Nació en Berlín el 24 de octubre de 1763 y murió en Francfort del Main el 3 de agosto de 1839. Fue la hija primogénita del filósofo Moses Méndelssohn (v.), y, cumplidos apenas los quince años, contrajo matrimonio, por deseo de los padres, con el banquero Simón Veit, hombre bueno, pero no culto ni brillante, al que le vinculaba no el amor, sino el mero aprecio; de él tuvo dos hijos. Inteligente e instruida, frecuentó los círculos más cultos de Berlín, y mantuvo amistad con Rahel Levin (luego esposa de Vamhagen von Ense) y Henriette Herz. En casa de esta última conoció en 1797 a Friedrich Schlegel; pronto nació entre ambos una invencible pasión. Dorothea, empero, no engañó a su esposo, antes bien, confesóle su amor hacia el amigo y halló en aquél comprensión, delicadeza y apoyo. Con su consentimiento, abandonó el hogar, y, tras el divorcio, fue a vivir con Friedrich, al cual vinculóse en una unión libre y sin preocuparse de la moral burguesa, de acuerdo con las ideas luego manifestadas por Schlegel en su novela Lucinda (v.). Siguió a éste en sus viajes de Jena a Leipzig, Dresde y París.

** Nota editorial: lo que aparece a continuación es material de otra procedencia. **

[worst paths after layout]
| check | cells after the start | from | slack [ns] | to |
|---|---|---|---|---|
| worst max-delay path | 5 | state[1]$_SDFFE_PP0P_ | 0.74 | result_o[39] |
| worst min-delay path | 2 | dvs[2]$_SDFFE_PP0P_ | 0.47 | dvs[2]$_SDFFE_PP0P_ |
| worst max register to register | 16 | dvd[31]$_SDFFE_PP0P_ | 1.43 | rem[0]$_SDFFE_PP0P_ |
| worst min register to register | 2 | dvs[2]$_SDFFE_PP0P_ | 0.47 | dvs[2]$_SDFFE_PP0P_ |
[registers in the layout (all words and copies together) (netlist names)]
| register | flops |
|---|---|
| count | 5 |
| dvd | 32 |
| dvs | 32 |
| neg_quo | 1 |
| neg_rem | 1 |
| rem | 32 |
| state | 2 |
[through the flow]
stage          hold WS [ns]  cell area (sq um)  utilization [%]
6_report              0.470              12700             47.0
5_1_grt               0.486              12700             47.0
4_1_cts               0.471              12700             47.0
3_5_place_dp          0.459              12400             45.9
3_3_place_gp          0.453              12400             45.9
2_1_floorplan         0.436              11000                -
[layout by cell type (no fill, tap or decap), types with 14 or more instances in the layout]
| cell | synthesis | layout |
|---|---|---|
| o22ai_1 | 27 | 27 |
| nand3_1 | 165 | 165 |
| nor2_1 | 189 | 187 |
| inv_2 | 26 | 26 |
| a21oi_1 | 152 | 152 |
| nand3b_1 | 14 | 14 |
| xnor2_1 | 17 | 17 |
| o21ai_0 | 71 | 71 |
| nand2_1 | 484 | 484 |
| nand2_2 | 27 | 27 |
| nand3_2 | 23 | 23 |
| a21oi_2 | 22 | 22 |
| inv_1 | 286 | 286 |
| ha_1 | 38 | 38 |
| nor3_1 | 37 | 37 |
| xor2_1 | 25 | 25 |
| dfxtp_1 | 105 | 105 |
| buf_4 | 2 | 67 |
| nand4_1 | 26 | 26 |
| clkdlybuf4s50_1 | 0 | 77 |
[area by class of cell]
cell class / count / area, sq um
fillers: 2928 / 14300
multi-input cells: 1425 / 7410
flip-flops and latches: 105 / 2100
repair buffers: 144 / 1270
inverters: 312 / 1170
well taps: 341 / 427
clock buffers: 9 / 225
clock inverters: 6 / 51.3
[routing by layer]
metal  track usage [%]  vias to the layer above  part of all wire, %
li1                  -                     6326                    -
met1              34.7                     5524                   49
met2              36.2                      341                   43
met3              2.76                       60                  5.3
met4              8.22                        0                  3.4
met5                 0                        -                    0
==> src/rtl/scenario_sequencer.sv <==
// Stimulus sequencer feeding `top`: issues a start pulse and scenario code for one
// selected scenario or the whole regression list, each bounded by a completion window.
module scenario_sequencer #(
  parameter int unsigned DEL_CYCLES   = 50,
  parameter int unsigned BURSTN       = 16,
  parameter int unsigned START_CYCLES = 2
) (
  input  logic       clk,
  input  logic       reset,
  input  logic       go,
  input  logic       run_all,
  input  logic [4:0] scen_sel,
  input  logic       bus_done,
  output logic       start,
  output logic [4:0] state_out,
  output logic       busy,
  output logic       scen_done,
  output logic       timeout,
  output logic       err
);

  typedef enum logic [2:0] {S_IDLE, S_LOAD, S_START, S_WAIT, S_GAP} state_e;

  localparam int unsigned SLOT_CYCLES = DEL_CYCLES * BURSTN;
  localparam logic [3:0]  LAST_IDX    = 4'd8;
  localparam logic [15:0] START_LAST  = 16'(START_CYCLES - 1);

  // Window weight per scenario code; zero marks an invalid code.
  function automatic logic [2:0] weight_of(input logic [4:0] code);
    case (code)
      5'd0:                               weight_of = 3'd1;
      5'd2, 5'd3, 5'd5, 5'd7, 5'd8, 5'd9: weight_of = 3'd2;
      5'd6:                               weight_of = 3'd3;
      5'd4:                               weight_of = 3'd4;
      default:                            weight_of = 3'd0;
    endcase
  endfunction

  // Regression list is 0,2,3,...,9: every entry after the first skips code 1.
  function automatic logic [4:0] list_code(input logic [3:0] idx);
    list_code = (idx == 4'd0) ? 5'd0 : 5'(idx) + 5'd1;
  endfunction

  state_e      state_q, state_d;
  logic        go_q;
  logic        run_all_q, run_all_d;
  logic [4:0]  sel_q, sel_d;
  logic [3:0]  idx_q, idx_d;
  logic [15:0] cnt_q, cnt_d;
  logic [15:0] limit_q, limit_d;
  logic        start_q, start_d;
  logic [4:0]  state_out_q, state_out_d;
  logic        busy_q, busy_d;
  logic        scen_done_q, scen_done_d;
  logic        timeout_q, timeout_d;
  logic        err_q, err_d;

  logic        go_rise;
  logic [4:0]  code_w;

  assign go_rise = go & ~go_q;
  assign code_w  = run_all_q ? list_code(idx_q) : sel_q;

  // NOTE: every signal written here gets a default first so no path leaves it
  // unassigned, which would otherwise infer a latch.
  always_comb begin
    state_d     = state_q;
    run_all_d   = run_all_q;
    sel_d       = sel_q;
    idx_d       = idx_q;
    cnt_d       = cnt_q;
    limit_d     = limit_q;
    state_out_d = state_out_q;
    timeout_d   = timeout_q;
    start_d     = 1'b0;
    scen_done_d = 1'b0;
    err_d       = 1'b0;

    case (state_q)
      S_IDLE: begin
        if (go_rise) begin
          if (run_all) begin
            run_all_d = 1'b1;
            idx_d     = 4'd0;
            timeout_d = 1'b0;
            state_d   = S_LOAD;
          end else if (weight_of(scen_sel) != 3'd0) begin
            run_all_d = 1'b0;
            sel_d     = scen_sel;
            timeout_d = 1'b0;
            state_d   = S_LOAD;
          end else begin
            err_d = 1'b1;
          end
        end
      end
      S_LOAD: begin
        state_out_d = code_w;
        limit_d     = 16'(32'(weight_of(code_w)) * SLOT_CYCLES);
        cnt_d       = 16'd0;
        start_d     = 1'b1;
        state_d     = S_START;
      end
      S_START: begin
        if (cnt_q == START_LAST) begin
          cnt_d   = 16'd0;
          state_d = S_WAIT;
        end else begin
          cnt_d   = cnt_q + 16'd1;
          start_d = 1'b1;
        end
      end
      S_WAIT: begin
        // A done arriving on the final count still counts as completion.
        if (bus_done || (cnt_q == limit_q - 16'd1)) begin
          cnt_d       = 16'd0;
          scen_done_d = 1'b1;
          if (!bus_done) timeout_d = 1'b1;
          state_d     = S_GAP;
        end else begin
          cnt_d = cnt_q + 16'd1;
        end
      end
      S_GAP: begin
        if (run_all_q && (idx_q != LAST_IDX)) begin
          idx_d   = idx_q + 4'd1;
          state_d = S_LOAD;
        end else begin
          state_d = S_IDLE;
        end
      end
      default: state_d = S_IDLE;
    endcase

    busy_d = (state_d != S_IDLE);
  end

  // NOTE: sequential state uses non-blocking assignments so every register
  // samples the pre-edge values, independent of statement order.
  always_ff @(posedge clk) begin
    if (reset) begin
      state_q     <= S_IDLE;
      go_q        <= 1'b0;
      run_all_q   <= 1'b0;
      sel_q       <= 5'd0;
      idx_q       <= 4'd0;
      cnt_q       <= 16'd0;
      limit_q     <= 16'd0;
      start_q     <= 1'b0;
      state_out_q <= 5'd0;
      busy_q      <= 1'b0;
      scen_done_q <= 1'b0;
      timeout_q   <= 1'b0;
      err_q       <= 1'b0;
    end else begin
      state_q     <= state_d;
      go_q        <= go;
      run_all_q   <= run_all_d;
      sel_q       <= sel_d;
      idx_q       <= idx_d;
      cnt_q       <= cnt_d;
      limit_q     <= limit_d;
      start_q     <= start_d;
      state_out_q <= state_out_d;
      busy_q      <= busy_d;
      scen_done_q <= scen_done_d;
      timeout_q   <= timeout_d;
      err_q       <= err_d;
    end
  end

  assign start     = start_q;
  assign state_out = state_out_q;
  assign busy      = busy_q;
  assign scen_done = scen_done_q;
  assign timeout   = timeout_q;
  assign err       = err_q;

endmodule

==> config.mk <==
export PLATFORM = sky130hd
export DESIGN_NAME = scenario_sequencer
export DESIGN_NICKNAME = d
export VERILOG_FILES = /design/src/rtl/scenario_sequencer.sv
export SDC_FILE = /design/constraint.sdc
export NUM_CORES = 1
export LEC_CHECK = 0
export CAP_MARGIN = 20
export CORE_MARGIN = 2
export CORE_UTILIZATION = 60
export CTS_BUF_LIST = sky130_fd_sc_hd__clkbuf_8
export CTS_CLUSTER_SIZE = 30
export DETAILED_ROUTE_END_ITERATION = 8
export PLACE_DENSITY = 0.91
export RECOVER_POWER = 100
export SLEW_MARGIN = 25
export SYNTH_ARGS = -nofsm -noshare
export SYNTH_HDL_FRONTEND = slang
export SYNTH_SLANG_ARGS = --single-unit
==> constraint.sdc <==
create_clock -name clk -period 3.85 [get_ports clk]
set_clock_uncertainty 0.15 [all_clocks]
set_input_delay 0.385 -clock clk [delete_from_list [all_inputs] [get_ports clk]]
set_output_delay 0.385 -clock clk [all_outputs]
set_load 0.005 [all_outputs]
==> out/metrics.yaml, run 1 <==
sta:
  tns_ps: 0
  worst_slew_pin_slew_ps: 1380
  finalSetupViolations: 0
  finalCriticalPeriod_ps: 3030
  fmax_mhz: 330
  rsz0062_at_grt: "no"
  relSlewSlack: 0.0785
  drv_slew: 0
  final_hold_viol_count: 0
  period_share: 0.787
logic_synthesis:
  synthCells: 335
  synth.cell_area_um2: 2680
  yosysUniqueCellTypes: 50
  synthMuxAreaShare: 0.0224
  syn-num-nets: 354
  synth-simple-area-share: 0.262
  synth-edff-count: 0
  synth_top_family_by_area: "simple AND/OR/NAND/NOR gates"
  async_flop_share: 0
  synth_xor_xnor_area_share: 0.0491
  synth_compound_area_frac: 0.216
  synth-seq-area-share: 0.352
  ys.flop_type: "dfxtp_1"
  synth_adder_area_share: 0.0421
  ys.warnings.count: 0
  synth.ff_latch_count: 47
  syn_area_per_cell_um2: 7.99
detailed_routing:
  dr.first_iter.drc_count: 239
  drtPass1Iterations: 4
  vias: 2404
  drtAntennaViolNets: 0
  top_layer_used: "met4"
  wirelength_um: 5700
  routed-wl-met3_um: 324
  avgRoutedWirePerCell_um: 14.4
  wl_met1_um: 2500
  drc: 0
  viasPerCell: 6.09
  met2WireLength_um: 2760
critical_path:
  crit_end: "cnt_q[13]$_SDFFE_PP0P_"
  cpLargestDelayFamily: "compound AO/OA/AOI/OAI gates"
  cpPeakStageDelay_ps: 630
  cp-start-kind: "flip-flop"
  startpoint: "limit_q[7]$_SDFFE_PP0P_"
  r2r_start: "limit_q[7]$_SDFFE_PP0P_"
  r2r_setup_slack_ps: 820
  cp_max_fo: 16
  worstSetupPathType: "flip-flop to flip-flop"
  reg2reg_to: "cnt_q[13]$_SDFFE_PP0P_"
  path_cells: "or4_4 -> nor4_2 -> a2bb2oi_1 -> a21o_1 -> o31ai_4 -> a21oi_1 -> a221o_1"
  r2r_cells: 7
  required_ps: 3890
  worstSetupEndpointType: "flip-flop"
  cp.depth: 7
  slowest_stage: "o31ai_4"
  cp.arrival_ps: 3070
  crit_buf_inv: 0
cells_and_area:
  regArea_um2: 941
  finalCoreUtilization: 0.679
  layout-drive-gt1-share: 0.0525
  instances_no_fill: 395
  area.growth.synth_to_final_pct: 9.72
  diodes: 0
  fin_nets: 362
  fillerInstances: 364
  finish.instance_area_um2: 2940
  multi_input_area_um2: 1580
placement:
  placed_cells: 388
  routabilityCongestion: 0.856
  place_hpwl_um: 4100
  numPortBuffers: 19
  place_area_um2: 2860
global_route:
  antenna_found_initial: 0
  grt_usage: 0.238
  grt_start_max_net_pins: 34
  grt_pass1_vias: 2161
  gr-total-overflow: 0
  grt_pass1_wl_um: 9750
clock_network:
  clock-sinks: 47
  cts_root_buf: "clkbuf_8"
  path_clk_slew_ps: 80
  cts_buffers: 5
  clkLatencyLatePin_ps: 310
  cts_tree: "done"
  cts_hold_buf: 0
  cts.path.max_buffers: 2
  cts_resized: 0
  post-cts-setup-buffers: 0
  h-tree-depth: 2
die:
  rows: 24
  die_w_um: 70.8
  core_area_um2: 4320
  design.die.area_um2: 5010
  dieHeight_um: 70.8
  initial_core_util: 0.619
  io_pins: 20
job:
  max_cap_viol_count: 0
power_and_ir_drop:
  ir_drop_uv: 248
  cellLeakagePower_nw: 1.10
  power.density_nw_per_um2: 330
status:
  status: "finished clean"
worst_hold_path:
  hold_path_class: "flip-flop to flip-flop"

En la capital francesa pasó de la religión hebraica a la protestante: en 1804 fue bautizada y celebró la unión matrimonial de acuerdo con el rito eclesiástico; después, cuando Friedrich sintióse inclinado al catolicismo, convirtióse también de nuevo: en 1808, en Colonia, los esposos recibieron otra vez el bautismo y quedaron unidos por el sacramento del matrimonio. Mientras tanto, Dorothea colaboraba con su esposo en los estudios literarios de éste, y tradujo mucho del francés y del italiano. Sin embargo, no logró terminar jamás la novela Florentino (v.), de la cual había publicado ya en 1801 el primer tomo; la obra, aun cuando no muy original, por cuanto el talento de la escritora, siquiera vivo, no pasaba del diletantismo, era un buen ejemplo de la fermentación romántica contemporánea. Cuando Friedrich se puso al servicio del emperador de Austria los dos cónyuges pudieron, al fin, tener una residencia fija.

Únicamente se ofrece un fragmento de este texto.